Billowing out behind him, lifting, floating down, lifting . . .

The long sloping lid to the luggage compartment springs up, blocking her view.

What are those
sounds
?

Before she can isolate them with nouns and adjectives (piercing whistle? hissing whine?), the luggage lid tears violently from its hinges and somersaults high into the air. Instantly there is a loud sizzling noise and all of the house fronts and grillwork and wrought-iron fences, the leafless trees and parked cars, the garbage cans set out for Monday-morning pickup, are illuminated by an arc of red and yellow-green fireworks that spume from the Nash’s boot.

And the cape-man is gone.

Behind Lois the luggage lid strikes paving with a metallic clatter, bounces, bounces, and hits a curb, spins up, wheels serenely, and crashes through someone’s front window.

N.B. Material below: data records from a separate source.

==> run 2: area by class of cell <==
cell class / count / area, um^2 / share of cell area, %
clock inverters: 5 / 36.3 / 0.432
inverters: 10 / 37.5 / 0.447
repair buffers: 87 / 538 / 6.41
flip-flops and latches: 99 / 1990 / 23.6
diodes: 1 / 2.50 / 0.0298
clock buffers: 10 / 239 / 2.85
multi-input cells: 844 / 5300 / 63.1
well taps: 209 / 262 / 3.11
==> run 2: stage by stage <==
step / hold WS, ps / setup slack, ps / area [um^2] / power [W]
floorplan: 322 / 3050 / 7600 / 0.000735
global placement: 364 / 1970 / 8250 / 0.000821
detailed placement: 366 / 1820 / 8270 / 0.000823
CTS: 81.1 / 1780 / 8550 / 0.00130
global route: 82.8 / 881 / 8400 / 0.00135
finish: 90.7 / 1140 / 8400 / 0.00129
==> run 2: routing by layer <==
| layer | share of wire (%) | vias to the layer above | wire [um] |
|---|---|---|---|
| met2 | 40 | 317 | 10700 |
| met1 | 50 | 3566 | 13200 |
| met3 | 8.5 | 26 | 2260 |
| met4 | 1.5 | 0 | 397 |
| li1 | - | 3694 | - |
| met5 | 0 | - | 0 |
$ cat src/rtl/srs_hold_ctr.sv
module srs_hold_ctr
  import srs_pkg::*;
#(
  parameter int unsigned HOLD_T0 = 50,
  parameter int unsigned HOLD_T1 = 200,
  parameter int unsigned HOLD_T2 = 400,
  parameter int unsigned HOLD_T3 = 800
) (
  input  logic       clk_i,
  input  logic       por_n_i,
  input  logic       ok_i,
  input  logic       tick_i,
  input  logic [1:0] sel_i,
  output logic       done_o
);

  localparam int unsigned TMAX01 = (HOLD_T0 > HOLD_T1) ? HOLD_T0 : HOLD_T1;
  localparam int unsigned TMAX23 = (HOLD_T2 > HOLD_T3) ? HOLD_T2 : HOLD_T3;
  localparam int unsigned TMAX   = (TMAX01 > TMAX23) ? TMAX01 : TMAX23;
  localparam int unsigned CW     = $clog2(TMAX + 1);

  logic [CW-1:0] cnt_q;
  logic [CW-1:0] limit;

  assign limit  = CW'(hold_ticks(sel_i, HOLD_T0, HOLD_T1, HOLD_T2, HOLD_T3));
  assign done_o = (cnt_q >= limit);

  always_ff @(posedge clk_i or negedge por_n_i) begin
    if (!por_n_i)              cnt_q <= '0;
    else if (!ok_i)            cnt_q <= '0;
    else if (tick_i && !done_o) cnt_q <= cnt_q + 1'b1;
  end

endmodule

$ cat src/rtl/supply_reset_seq.sv
module supply_reset_seq #(
  parameter int unsigned TICK_DIV = 50000,
  parameter int unsigned HOLD_T0  = 50,
  parameter int unsigned HOLD_T1  = 200,
  parameter int unsigned HOLD_T2  = 400,
  parameter int unsigned HOLD_T3  = 800
) (
  input  logic       clk_i,
  input  logic       por_n_i,
  input  logic       main_ok_i,
  input  logic       sec_ok_i,
  input  logic [1:0] hold_sel_i,
  output logic       rst_o,
  output logic       rst_n_o,
  output logic       fail_o
);

  localparam int unsigned NFLAG = 2;
  localparam int unsigned IDX_MAIN = 0;
  localparam int unsigned IDX_SEC  = 1;

  logic [NFLAG-1:0] flags_s;
  logic             main_ok_s;
  logic             tick;
  logic             hold_done;
  logic             rst_q;

  srs_sync #(.WIDTH(NFLAG)) u_sync (
    .clk_i   (clk_i),
    .por_n_i (por_n_i),
    .async_i ({sec_ok_i, main_ok_i}),
    .sync_o  (flags_s)
  );

  assign main_ok_s = flags_s[IDX_MAIN];

  srs_tick_gen #(.TICK_DIV(TICK_DIV)) u_tick (
    .clk_i   (clk_i),
    .por_n_i (por_n_i),
    .tick_o  (tick)
  );

  srs_hold_ctr #(
    .HOLD_T0(HOLD_T0), .HOLD_T1(HOLD_T1),
    .HOLD_T2(HOLD_T2), .HOLD_T3(HOLD_T3)
  ) u_hold (
    .clk_i   (clk_i),
    .por_n_i (por_n_i),
    .ok_i    (main_ok_s),
    .tick_i  (tick),
    .sel_i   (hold_sel_i),
    .done_o  (hold_done)
  );

  always_ff @(posedge clk_i or negedge por_n_i) begin
    if (!por_n_i) rst_q <= 1'b1;
    else          rst_q <= !(main_ok_s && hold_done);
  end

  assign rst_o   = rst_q;
  assign rst_n_o = ~rst_q;
  assign fail_o  = flags_s[IDX_SEC];

endmodule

Flames lick an ornamental pear tree before they envelop it.

Canted to her right, her weight on the foot in the broken shoe, Lois just stares.

A hand clamps firmly down on her shoulder, spins her.

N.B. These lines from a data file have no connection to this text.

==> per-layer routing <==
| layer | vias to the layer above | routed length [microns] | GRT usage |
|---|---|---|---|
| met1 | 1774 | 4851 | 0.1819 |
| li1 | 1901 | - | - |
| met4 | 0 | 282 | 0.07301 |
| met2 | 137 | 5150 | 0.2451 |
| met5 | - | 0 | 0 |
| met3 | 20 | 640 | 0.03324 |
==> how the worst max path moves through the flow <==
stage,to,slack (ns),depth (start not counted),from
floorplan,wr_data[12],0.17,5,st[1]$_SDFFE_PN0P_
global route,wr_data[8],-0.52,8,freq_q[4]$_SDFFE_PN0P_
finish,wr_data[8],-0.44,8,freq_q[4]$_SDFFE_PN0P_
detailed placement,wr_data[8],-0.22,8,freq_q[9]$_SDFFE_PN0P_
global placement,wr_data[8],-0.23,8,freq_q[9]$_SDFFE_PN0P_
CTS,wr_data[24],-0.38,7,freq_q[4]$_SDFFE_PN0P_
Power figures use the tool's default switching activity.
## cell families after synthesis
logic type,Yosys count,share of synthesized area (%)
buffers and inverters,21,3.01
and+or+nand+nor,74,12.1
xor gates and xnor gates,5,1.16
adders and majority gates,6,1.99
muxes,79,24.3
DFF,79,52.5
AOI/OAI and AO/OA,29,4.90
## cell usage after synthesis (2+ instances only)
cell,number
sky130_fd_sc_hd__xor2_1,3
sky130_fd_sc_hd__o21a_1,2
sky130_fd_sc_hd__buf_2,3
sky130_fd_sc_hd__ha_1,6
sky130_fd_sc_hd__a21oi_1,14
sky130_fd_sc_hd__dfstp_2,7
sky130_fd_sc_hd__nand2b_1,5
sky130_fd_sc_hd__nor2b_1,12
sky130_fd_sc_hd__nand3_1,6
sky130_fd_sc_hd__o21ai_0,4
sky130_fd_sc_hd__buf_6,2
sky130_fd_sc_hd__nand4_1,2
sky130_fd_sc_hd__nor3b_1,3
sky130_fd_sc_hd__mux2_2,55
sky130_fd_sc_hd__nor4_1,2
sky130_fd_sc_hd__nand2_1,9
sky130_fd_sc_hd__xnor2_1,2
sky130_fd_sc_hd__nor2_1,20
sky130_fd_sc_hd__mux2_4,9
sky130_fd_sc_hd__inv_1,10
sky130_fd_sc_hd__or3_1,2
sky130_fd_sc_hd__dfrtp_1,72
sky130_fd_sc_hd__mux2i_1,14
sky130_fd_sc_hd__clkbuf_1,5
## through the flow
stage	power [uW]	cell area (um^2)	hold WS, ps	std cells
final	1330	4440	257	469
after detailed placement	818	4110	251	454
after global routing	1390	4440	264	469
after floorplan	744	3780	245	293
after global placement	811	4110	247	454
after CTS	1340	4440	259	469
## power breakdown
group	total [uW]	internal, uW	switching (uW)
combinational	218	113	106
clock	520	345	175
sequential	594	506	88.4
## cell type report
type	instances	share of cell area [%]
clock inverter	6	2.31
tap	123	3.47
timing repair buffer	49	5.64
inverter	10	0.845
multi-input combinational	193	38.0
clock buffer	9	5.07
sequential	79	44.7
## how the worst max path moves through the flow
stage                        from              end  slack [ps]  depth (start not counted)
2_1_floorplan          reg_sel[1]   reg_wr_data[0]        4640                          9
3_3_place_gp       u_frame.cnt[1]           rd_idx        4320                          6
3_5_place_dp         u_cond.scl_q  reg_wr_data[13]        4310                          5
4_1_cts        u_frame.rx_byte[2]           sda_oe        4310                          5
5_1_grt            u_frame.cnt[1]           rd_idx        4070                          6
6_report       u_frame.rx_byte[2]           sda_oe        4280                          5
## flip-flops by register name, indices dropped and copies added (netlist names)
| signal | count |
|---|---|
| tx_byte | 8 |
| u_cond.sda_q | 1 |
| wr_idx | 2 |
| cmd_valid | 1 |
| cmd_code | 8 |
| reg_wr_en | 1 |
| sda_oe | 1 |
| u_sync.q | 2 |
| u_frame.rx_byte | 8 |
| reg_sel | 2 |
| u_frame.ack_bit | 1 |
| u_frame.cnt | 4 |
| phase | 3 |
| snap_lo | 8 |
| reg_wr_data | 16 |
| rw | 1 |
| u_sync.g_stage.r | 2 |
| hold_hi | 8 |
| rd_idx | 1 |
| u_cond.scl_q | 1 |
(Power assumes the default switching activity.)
[src/rtl/alu8_cc.sv]
module alu8_cc (
  input  logic [4:0]  op,
  input  logic [15:0] opa,
  input  logic [15:0] opb,
  input  logic [7:0]  cc_in,
  output logic [15:0] result,
  output logic [7:0]  cc_out
);
  localparam logic [4:0] OP_ADD   = 5'd0,  OP_ADC   = 5'd1,  OP_SUB   = 5'd2,  OP_SBC = 5'd3;
  localparam logic [4:0] OP_CMP   = 5'd4,  OP_AND   = 5'd5,  OP_OR    = 5'd6,  OP_XOR = 5'd7;
  localparam logic [4:0] OP_BIT   = 5'd8,  OP_NEG   = 5'd9,  OP_COM   = 5'd10, OP_INC = 5'd11;
  localparam logic [4:0] OP_DEC   = 5'd12, OP_CLR   = 5'd13, OP_TST   = 5'd14, OP_LSR = 5'd15;
  localparam logic [4:0] OP_ASR   = 5'd16, OP_LSL   = 5'd17, OP_ROR   = 5'd18, OP_ROL = 5'd19;
  localparam logic [4:0] OP_DAA   = 5'd20, OP_MUL   = 5'd21, OP_ADDW  = 5'd22, OP_SUBW = 5'd23;
  localparam logic [4:0] OP_CMPW  = 5'd24, OP_LD    = 5'd25;
  localparam int CB = 0, VB = 1, ZB = 2, NB = 3, HB = 5;

  logic [7:0] a, b;
  logic       cin;
  assign a   = opa[7:0];
  assign b   = opb[7:0];
  assign cin = cc_in[CB];

  // shared 8-bit adder: subtraction as a + ~b + 1 (or + 0 with borrow-in)
  logic       sub8, chain8, c0;
  logic [7:0] be;
  logic [8:0] sum9;
  logic [4:0] nib;
  logic       v8;
  assign sub8   = (op == OP_SUB) || (op == OP_SBC) || (op == OP_CMP);
  assign chain8 = (op == OP_ADC) || (op == OP_SBC);
  assign be     = sub8 ? ~b : b;
  assign c0     = sub8 ? ~(chain8 & cin) : (chain8 & cin);
  assign sum9   = {1'b0, a} + {1'b0, be} + {8'd0, c0};
  assign nib    = {1'b0, a[3:0]} + {1'b0, be[3:0]} + {4'd0, c0};
  assign v8     = (a[7] == be[7]) && (sum9[7] != a[7]);

  // 16-bit adder
  logic        sub16;
  logic [15:0] bw;
  logic [16:0] sum17;
  logic        v16;
  assign sub16 = (op == OP_SUBW) || (op == OP_CMPW);
  assign bw    = sub16 ? ~opb : opb;
  assign sum17 = {1'b0, opa} + {1'b0, bw} + {16'd0, sub16};
  assign v16   = (opa[15] == bw[15]) && (sum17[15] != opa[15]);

  // decimal adjust
  logic       lo_fix, hi_fix;
  logic [7:0] daa_res;
  assign lo_fix  = cc_in[HB] || (a[3:0] > 4'd9);
  assign hi_fix  = cin || (a[7:4] > 4'd9) || ((a[7:4] > 4'd8) && (a[3:0] > 4'd9));
  assign daa_res = a + {1'b0, hi_fix, hi_fix, 1'b0, 1'b0, lo_fix, lo_fix, 1'b0};

  logic [15:0] prod;
  assign prod = {8'd0, a} * {8'd0, b};

  logic [7:0] r8;
  logic       nz8, keep_a;

  always_comb begin
    r8     = 8'h00;
    nz8    = 1'b1;
    keep_a = 1'b0;
    result = 16'h0000;
    cc_out = cc_in;
    case (op)
      OP_ADD, OP_ADC: begin
        r8         = sum9[7:0];
        cc_out[HB] = nib[4];
        cc_out[CB] = sum9[8];
        cc_out[VB] = v8;
      end
      OP_SUB, OP_SBC, OP_CMP: begin
        r8         = sum9[7:0];
        cc_out[CB] = ~sum9[8];
        cc_out[VB] = v8;
        keep_a     = (op == OP_CMP);
      end
      OP_AND: begin r8 = a & b; cc_out[VB] = 1'b0; end
      OP_OR:  begin r8 = a | b; cc_out[VB] = 1'b0; end
      OP_XOR: begin r8 = a ^ b; cc_out[VB] = 1'b0; end
      OP_BIT: begin r8 = a & b; cc_out[VB] = 1'b0; keep_a = 1'b1; end
      OP_LD:  begin r8 = b;     cc_out[VB] = 1'b0; end
      OP_NEG: begin
        r8         = 8'h00 - a;
        cc_out[VB] = (a == 8'h80);
        cc_out[CB] = (a != 8'h00);
      end
      OP_COM: begin r8 = ~a; cc_out[VB] = 1'b0; cc_out[CB] = 1'b1; end
      OP_INC: begin r8 = a + 8'h01; cc_out[VB] = (a == 8'h7F); end
      OP_DEC: begin r8 = a - 8'h01; cc_out[VB] = (a == 8'h80); end
      OP_CLR: begin r8 = 8'h00; cc_out[VB] = 1'b0; cc_out[CB] = 1'b0; end
      OP_TST: begin r8 = a; cc_out[VB] = 1'b0; end
      OP_LSR: begin r8 = {1'b0, a[7:1]}; cc_out[CB] = a[0]; end
      OP_ASR: begin r8 = {a[7], a[7:1]}; cc_out[CB] = a[0]; end
      OP_LSL: begin r8 = {a[6:0], 1'b0}; cc_out[CB] = a[7]; cc_out[VB] = a[7] ^ a[6]; end
      OP_ROR: begin r8 = {cin, a[7:1]};  cc_out[CB] = a[0]; end
      OP_ROL: begin r8 = {a[6:0], cin};  cc_out[CB] = a[7]; cc_out[VB] = a[7] ^ a[6]; end
      OP_DAA: begin r8 = daa_res; cc_out[CB] = hi_fix; end
      OP_MUL: begin
        nz8        = 1'b0;
        result     = prod;
        cc_out[ZB] = (prod == 16'h0000);
        cc_out[CB] = prod[7];
      end
      OP_ADDW, OP_SUBW, OP_CMPW: begin
        nz8        = 1'b0;
        result     = (op == OP_CMPW) ? opa : sum17[15:0];
        cc_out[NB] = sum17[15];
        cc_out[ZB] = (sum17[15:0] == 16'h0000);
        cc_out[VB] = v16;
        cc_out[CB] = sub16 ? ~sum17[16] : sum17[16];
      end
      default: nz8 = 1'b0;
    endcase
    if (nz8) begin
      result     = {8'h00, keep_a ? a : r8};
      cc_out[NB] = r8[7];
      cc_out[ZB] = (r8 == 8'h00);
    end
  end
endmodule
## config.mk

```make
export PLATFORM = sky130hd
export DESIGN_NAME = spi_cmd_engine
export DESIGN_NICKNAME = d
export VERILOG_FILES = /design/src/rtl/spi_cmd_pkg.sv /design/src/rtl/spi_clk_div.sv /design/src/rtl/spi_cmd_regs.sv /design/src/rtl/spi_shift_fsm.sv /design/src/rtl/spi_cmd_engine.sv
export SDC_FILE = /design/constraint.sdc
export NUM_CORES = 1
export LEC_CHECK = 0
export BUFFER_PORTS_ARGS = -buffer_cell sky130_fd_sc_hd__buf_2
export CAP_MARGIN = 20
export CORE_MARGIN = 3
export CORE_UTILIZATION = 51
export CTS_CLUSTER_DIAMETER = 200
export DETAILED_ROUTE_END_ITERATION = 6
export GPL_TIMING_DRIVEN = 0
export PLACE_DENSITY = 0.68
export SLEW_MARGIN = 20
export SYNTH_ARGS = -nofsm -noshare
export SYNTH_HDL_FRONTEND = slang
export SYNTH_SLANG_ARGS = --single-unit
```

## constraint.sdc

```tcl
create_clock -name clk -period 2.5 [get_ports clk]
set_input_delay 0.375 -clock clk [delete_from_list [all_inputs] [get_ports clk]]
set_output_delay 0.375 -clock clk [all_outputs]
set_load 0.1 [all_outputs]
```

Willi Berg thrusts a press camera at her. “Here,” he says, “take this.”

She already has it.

“Now run for it, kid—run!”

He shoves her away from the Nash, toward the curb.

Then he scoops up Ben Jaeger in a fireman’s carry.

Farther down the block, another tree, this time an English oak, bursts into flame. The front stoop and enormous bay of a Gilded Age house explode into chunks of brownstone, glass, sash, sills, weatherboard, and jamb.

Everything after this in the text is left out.